Task:
Go to the line holding "o21ai_1 | 18 | 18" in the entries below and write out exactly every line down to and including the line holding "ha_1 | 22 | 20".
──────── Records provided
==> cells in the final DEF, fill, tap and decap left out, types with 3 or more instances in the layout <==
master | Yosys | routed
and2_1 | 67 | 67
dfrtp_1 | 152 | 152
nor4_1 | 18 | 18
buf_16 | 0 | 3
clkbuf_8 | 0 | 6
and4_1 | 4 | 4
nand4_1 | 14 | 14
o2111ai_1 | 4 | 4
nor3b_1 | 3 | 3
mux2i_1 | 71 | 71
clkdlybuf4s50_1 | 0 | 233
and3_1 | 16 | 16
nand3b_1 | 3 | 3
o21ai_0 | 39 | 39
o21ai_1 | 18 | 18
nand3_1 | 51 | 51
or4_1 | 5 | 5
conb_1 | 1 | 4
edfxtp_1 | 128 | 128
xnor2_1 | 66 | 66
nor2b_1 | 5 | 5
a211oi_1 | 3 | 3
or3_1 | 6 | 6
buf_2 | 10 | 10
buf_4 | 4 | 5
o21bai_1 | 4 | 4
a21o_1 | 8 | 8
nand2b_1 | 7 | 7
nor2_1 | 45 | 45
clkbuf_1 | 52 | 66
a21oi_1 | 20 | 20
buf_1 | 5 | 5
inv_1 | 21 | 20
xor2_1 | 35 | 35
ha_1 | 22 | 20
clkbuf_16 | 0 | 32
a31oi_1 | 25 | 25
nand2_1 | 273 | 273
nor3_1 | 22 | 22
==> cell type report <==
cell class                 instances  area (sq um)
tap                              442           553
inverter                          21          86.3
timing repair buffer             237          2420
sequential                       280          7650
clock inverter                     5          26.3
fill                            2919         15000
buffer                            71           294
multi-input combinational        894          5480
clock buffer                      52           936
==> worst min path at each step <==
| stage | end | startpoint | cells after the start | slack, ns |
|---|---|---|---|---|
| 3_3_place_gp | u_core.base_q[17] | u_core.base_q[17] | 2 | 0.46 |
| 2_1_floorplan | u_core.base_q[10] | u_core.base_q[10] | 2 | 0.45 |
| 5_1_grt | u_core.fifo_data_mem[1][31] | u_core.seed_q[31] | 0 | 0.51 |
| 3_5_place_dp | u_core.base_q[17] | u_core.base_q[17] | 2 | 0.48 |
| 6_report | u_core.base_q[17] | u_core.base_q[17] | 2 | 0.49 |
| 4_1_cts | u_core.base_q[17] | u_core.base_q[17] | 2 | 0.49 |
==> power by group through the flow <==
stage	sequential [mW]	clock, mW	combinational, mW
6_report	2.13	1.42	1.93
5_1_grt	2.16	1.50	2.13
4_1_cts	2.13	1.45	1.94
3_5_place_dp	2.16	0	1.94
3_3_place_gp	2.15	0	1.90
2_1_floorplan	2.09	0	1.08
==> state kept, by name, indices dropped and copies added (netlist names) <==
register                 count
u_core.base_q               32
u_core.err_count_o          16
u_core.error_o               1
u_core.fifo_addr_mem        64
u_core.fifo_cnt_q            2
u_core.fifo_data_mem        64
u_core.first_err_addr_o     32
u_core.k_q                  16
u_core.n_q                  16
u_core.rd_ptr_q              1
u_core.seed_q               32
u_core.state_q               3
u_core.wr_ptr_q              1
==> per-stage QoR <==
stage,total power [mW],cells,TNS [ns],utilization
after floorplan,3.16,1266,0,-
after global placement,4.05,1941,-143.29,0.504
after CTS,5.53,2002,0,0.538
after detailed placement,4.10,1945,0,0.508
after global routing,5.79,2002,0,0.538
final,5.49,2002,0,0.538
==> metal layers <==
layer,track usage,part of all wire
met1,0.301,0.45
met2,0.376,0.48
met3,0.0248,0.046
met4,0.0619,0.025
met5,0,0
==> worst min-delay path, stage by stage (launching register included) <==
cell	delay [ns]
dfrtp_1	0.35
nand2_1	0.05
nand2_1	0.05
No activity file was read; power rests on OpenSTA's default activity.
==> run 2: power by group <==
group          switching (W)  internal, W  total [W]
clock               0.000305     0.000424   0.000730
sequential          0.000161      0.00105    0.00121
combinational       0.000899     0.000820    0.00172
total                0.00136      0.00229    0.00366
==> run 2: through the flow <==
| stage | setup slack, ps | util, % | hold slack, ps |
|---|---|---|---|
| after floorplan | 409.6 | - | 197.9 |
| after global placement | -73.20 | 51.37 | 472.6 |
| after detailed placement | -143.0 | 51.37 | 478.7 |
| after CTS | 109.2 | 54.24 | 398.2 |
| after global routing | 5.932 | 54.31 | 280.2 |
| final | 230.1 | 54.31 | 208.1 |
────────────────
Task result:
o21ai_1 | 18 | 18
nand3_1 | 51 | 51
or4_1 | 5 | 5
conb_1 | 1 | 4
edfxtp_1 | 128 | 128
xnor2_1 | 66 | 66
nor2b_1 | 5 | 5
a211oi_1 | 3 | 3
or3_1 | 6 | 6
buf_2 | 10 | 10
buf_4 | 4 | 5
o21bai_1 | 4 | 4
a21o_1 | 8 | 8
nand2b_1 | 7 | 7
nor2_1 | 45 | 45
clkbuf_1 | 52 | 66
a21oi_1 | 20 | 20
buf_1 | 5 | 5
inv_1 | 21 | 20
xor2_1 | 35 | 35
ha_1 | 22 | 20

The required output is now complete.